Referring to FIG. 1C, an upper interlayer-insulating layer 50 is formed on the entire surface of the semiconductor substrate having the landing pads 45s and 45b. A first photoresist layer pattern 55 is formed on the upper interlayer-insulating layer 50 to expose a top surface of the bit line landing pad 45b. The upper interlayer-insulating layer 50 is etched using the first photoresist layer pattern 55 as an etch mask to form a direct contact hole for bit line 60 which exposes a predetermined region of the bit line landing pad 45b. 

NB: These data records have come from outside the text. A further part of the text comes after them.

Design b58_cliky, start of the top module:
module b58_cliky
	(
		CLOCK_50,						 
    KEY,
    SW,
    HEX0, HEX1, HEX2, HEX3, HEX4, HEX5, HEX6, HEX7,
		PLOT_X,
		PLOT_Y,
		PLOT_COLOUR,
		PLOT_EN
	);
Settings: LEC_CHECK=0, ABC_AREA=1, CAP_MARGIN=20, CORE_MARGIN=2, CORE_UTILIZATION=72, CTS_CLUSTER_SIZE=93, PLACE_DENSITY=0.6, SLEW_MARGIN=20, TNS_END_PERCENT=20; clock period 11.3 ns.
run.sh (not shown) runs the stock make flow with config.mk's settings and CLKGATE_MAP_FILE=.
The first run finished but failed the layout checks on negative setup slack.
Next try:
Settings changed: ABC_AREA 1 to default, CTS_CLUSTER_SIZE 93 to default, PLACE_DENSITY 0.6 to 0.66, TNS_END_PERCENT 20 to 5.
Clock period 11.3 ns to 10.3 ns, I/O delays scaled along.
Result:
- The new run completed and failed the layout checks on negative setup slack
- clock-buffer cell count is higher by 2
- synthesized area climbs slightly
- worst setup slack loses 2.0 ns
- synthesized cell count goes down by about a fifth
- flip-flop count stays the same
- maximum frequency decreases by a little under a tenth
- total power is higher by roughly a tenth
- wire length increases by a quarter to a third
- sequential power rose by roughly a tenth
- cell area is higher by roughly a tenth
- final cell count falls by a few percent
Next try:
Settings changed: ABC_AREA from default to 1, CELL_PAD_IN_SITES_GLOBAL_PLACEMENT from default to 0, CORE_UTILIZATION 72 to 68, CTS_CLUSTER_DIAMETER from default to 30, CTS_CLUSTER_SIZE from default to 41, GPL_TIMING_DRIVEN from default to 1, HOLD_SLACK_MARGIN from default to -0.09, PLACE_DENSITY 0.66 to default, TNS_END_PERCENT 5 to default.
=> This time the run died in global routing (5_1_grt) with GRT-0232; area after synthesis shrinks by 1.7%; die size grows by 4.0%; synthesized cell count grows by 16%.
Next try:
Settings changed: ABC_AREA 1 to default, CORE_UTILIZATION 68 to 58, CTS_CLUSTER_DIAMETER 30 to default, CTS_CLUSTER_SIZE 41 to default, HOLD_SLACK_MARGIN -0.09 to default.
Clock period 10.3 ns to 8.98 ns, I/O delays scaled along.
The new run completed and failed the layout checks on negative setup slack.
Die area grows by 19%.
Synthesized area grows by about 1.7%.
Synthesized cell count shrinks by 14%.

* * *

Starting RTL as in the previous note.
make LEC_CHECK=0 CAP_MARGIN=25 CORE_ASPECT_RATIO=1.52 CORE_MARGIN=5 CORE_UTILIZATION=40 CTS_CLUSTER_SIZE=95 GPL_ROUTABILITY_DRIVEN=0 HOLD_SLACK_MARGIN=0.14 MIN_ROUTING_LAYER=met2 PLACE_DENSITY=0.6 SLEW_MARGIN=15 finish   # period 16.0 ns
The first run finished clean.
Change:
CAP_MARGIN = 20   (was 25)
CORE_ASPECT_RATIO = not set   (was 1.52)
CORE_MARGIN = 2   (was 5)
CORE_UTILIZATION = 52   (was 40)
CTS_CLUSTER_SIZE = 92   (was 95)
GPL_ROUTABILITY_DRIVEN = not set   (was 0)
HOLD_SLACK_MARGIN = not set   (was 0.14)
MIN_ROUTING_LAYER = not set   (was met2)
SLEW_MARGIN = 20   (was 15)
clock period = 10.9 ns   (was 16.0 ns; I/O delays follow)
Sequential cell count does not change.
First-iteration DRC count went down by 82%.
Maximum frequency went up by 44%.
Global-route usage went down by 3.6 points.
Via count went down by about 26%.
Clock power went up by 39%.
Routed wire length went down by 5.3%.
Worst setup slack degrades by 430 ps.
Change:
CORE_UTILIZATION = 59   (was 52)
CTS_CLUSTER_SIZE = not set   (was 92)
PLACE_DENSITY = not set   (was 0.6)
clock period = 8.44 ns   (was 10.9 ns; I/O delays follow)
Result:
- The new run completed, yet does not pass: setup timing
- final cell count goes up by 2.9%
- via count increases by 7.4%
- wire length grows by 8.9%
- combinational power went up by 31%

* * *

== v27 ==
Starting RTL as in the previous note.
Design b58_cliky, start of the top module:
module b58_cliky
	(
		CLOCK_50,						 
    KEY,
    SW,
    HEX0, HEX1, HEX2, HEX3, HEX4, HEX5, HEX6, HEX7,
		PLOT_X,
		PLOT_Y,
		PLOT_COLOUR,
		PLOT_EN
	);
export LEC_CHECK = 0
export CAP_MARGIN = 20
export CELL_PAD_IN_SITES_GLOBAL_PLACEMENT = 0
export CORE_MARGIN = 2
export CORE_UTILIZATION = 65
export GPL_TIMING_DRIVEN = 1
export PLACE_DENSITY = 0.91
export SLEW_MARGIN = 20
create_clock -name core_clock -period 7.84 [get_ports {CLOCK_50}]
v27 did not finish: a tool error stopped it during 5_1_grt.
> inputs changed (v27 -> v59)
- changing CORE_UTILIZATION from 65 to 60
- removing GPL_TIMING_DRIVEN (formerly 1)
- removing CELL_PAD_IN_SITES_GLOBAL_PLACEMENT (formerly 0)
- removing PLACE_DENSITY (formerly 0.91)
- changing the clock period (ns, I/O delays scaled along) from 7.84 to 8.46
### Flow results
The layout from v59, despite a flow that completed every stage, fails the layout checks, with the failing checks listed as negative setup slack. v59 against v27: number of ports placed on the die boundary was more or less identical; area of the placeable core went up by 2700 um^2; area of the die went up by 8.1%; number of rows in the core area went up by 3. Diff v59 and v27: final weighted congestion of routability-driven global placement higher in v27. Delta (v59 minus v27): placed wire-length estimate climbed about 0.36%, horizontal die size climbed 7.0 um, number of resized instances in the post-cts repair step dropped 2.
The following lists how v24 was set up differently from v59:
- swapping 60 for 26 in CORE_UTILIZATION
- putting PLACE_DENSITY at 0.6 where nothing was set
- swapping 8.46 for 15.2 in the clock period (ns, I/O delays scaled along)
## What came out
Going from v59 to v24, the setup slack after placement was found to have gone up by 3700 ps. Taking v59 as the reference, in v24 register fraction of the total cell area has increased; chip footprint higher; post-DP HPWL has decreased. v24 | status: complete | timing, DRC, antenna: pass. v24 — worst hold slack 11 ps lower, v59 as reference. Delta (v24 minus v59): combinational share of power dropped 1.0 points, global-route wire length before repair dropped 12 mm, wire length dropped 14%. Comparing v59 and v24, the lower number of non-clock buffers in the layout was measured on v24. Cell-internal power in v24 is 0.86 mW below v59.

Referring to FIG. 1D, the first photoresist layer pattern (55 in FIG. 1C) is removed. Subsequently, a second photoresist layer pattern 65 is formed on the upper interlayer-insulating layer 50 to expose top surfaces of the core source and drain regions 30p of the core region CP. The upper interlayer-insulating layer 50 is etched using the second photoresist layer pattern 65 as an etch mask to form a direct contact hole for core metal interconnection 70 which exposes the core source and drain regions 30p. 
Referring to FIG. 1E, the second photoresist layer pattern (65 in FIG. 1) is removed. An interconnection conductive layer is formed on the upper interlayer-insulating layer 50 to fill the bit line direct contact hole 60 and the core metal interconnection direct contact hole 70. Subsequently, the interconnection conductive layer is patterned to form a bit line 75b electrically connected to the bit line landing pad 45 and to concurrently form core metal interconnections 75p electrically connected to the core source and drain regions 30p. 

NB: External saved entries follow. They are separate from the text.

`flow/design.v`:
```
module debounce (
  clk,
  reset_n,
  data_in,
  data_out
);
  parameter WIDTH = 32;            
  parameter POLARITY = "HIGH";     
  parameter TIMEOUT = 50000;       
  parameter TIMEOUT_WIDTH = 16;    
  input wire clk;
  input wire reset_n;
  input wire [WIDTH-1:0] data_in;
  output wire [WIDTH-1:0] data_out;
  reg [TIMEOUT_WIDTH-1:0] counter [0:WIDTH-1];
  wire counter_reset [0:WIDTH-1];
  wire counter_enable [0:WIDTH-1];
  genvar i;
  generate for (i = 0; i < WIDTH; i = i+1)
  begin:  debounce_counter_loop
    always @ (posedge clk or negedge reset_n)
    begin
      if (reset_n == 0)
      begin
        counter[i] <= 0;
      end
      else
      begin
        if (counter_reset[i] == 1)   
        begin
          counter[i] <= 0;
        end
        else if (counter_enable[i] == 1)
        begin
          counter[i] <= counter[i] + 1'b1;
        end
      end
    end
    if (POLARITY == "HIGH")
    begin
      assign counter_reset[i] = (data_in[i] == 0);
      assign counter_enable[i] = (data_in[i] == 1) & (counter[i] < TIMEOUT);
      assign data_out[i] = (counter[i] == TIMEOUT) ? 1'b1 : 1'b0;
    end
    else
    begin
      assign counter_reset[i] = (data_in[i] == 1);
      assign counter_enable[i] = (data_in[i] == 0) & (counter[i] < TIMEOUT);
      assign data_out[i] = (counter[i] == TIMEOUT) ? 1'b0 : 1'b1;    
    end
  end  
  endgenerate
endmodule
```
oak:
==> flow/design.v (excerpt) <==
module ALU (
    input  logic clk,
    input  logic rst_n,
    input  logic [5:0] alu_op,
    input  logic word,
    input  logic [15:0] a,
    input  logic [15:0] b,
    input  logic cf_in,
    input  logic [4:0] shift_cnt,
    output logic [15:0] result
);
    logic [15:0] a_in, b_in;
    parameter ADD = 6'b000000;
    parameter SUB = 6'b000001;
    parameter CMP = 6'b000010;
    parameter INC = 6'b000011;
    parameter DEC = 6'b000100;
    parameter NEG = 6'b000101;
    parameter AND = 6'b000110;
    parameter OR = 6'b000111;
    parameter XOR = 6'b001000;
    parameter NOT = 6'b001001;
    parameter TEST = 6'b001010;
    parameter SHL = 6'b001011;
    parameter SHR = 6'b001100;
    parameter SAR = 6'b001101;
    parameter ROL = 6'b001110;
    parameter ROR = 6'b001111;
    parameter RCL = 6'b010000;
    parameter RCR = 6'b010001;
    parameter MUL = 6'b010010;
    parameter IMUL = 6'b010011;
    parameter DIV = 6'b010100;
    parameter IDIV = 6'b010101;
    always @(posedge clk or negedge rst_n) begin
        if (!rst_n) begin
            a_in <= 0;
            b_in <= 0;
        end else begin
            case(alu_op)
                ADD: begin
                    result <= a + b;
                end
                SUB: begin
                    result <= a - b;
                end
                CMP: begin
                    result <= a - b;
                end
                INC: begin
                    result <= a + 1;
                end
                DEC: begin
                    result <= a - 1;
                end
                NEG: begin
                    result <= 0 - a;
                end
                AND: begin
                    result <= a & b;
                end
                OR: begin
  ...
Settings: LEC_CHECK=0, CAP_MARGIN=20, CORE_MARGIN=2, CORE_UTILIZATION=40, SLEW_MARGIN=20; clock period 100.0 ns.
run.sh (not shown) runs the stock make flow with config.mk's settings and CLKGATE_MAP_FILE=.
oak: flow completed, timing, DRC and antenna clean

As described above, according to the conventional method of fabricating the semiconductor device using the self alignment method, the processes of forming the bit line direct contact hole 60 and the core metal interconnection direct contact hole 70 in the interlayer-insulating layer must be separately carried out. In highly integrated semiconductor devices, this increases the time and cost associated with fabricating the semiconductor device.
Embodiments of in the invention address these and other disadvantages of the conventional art.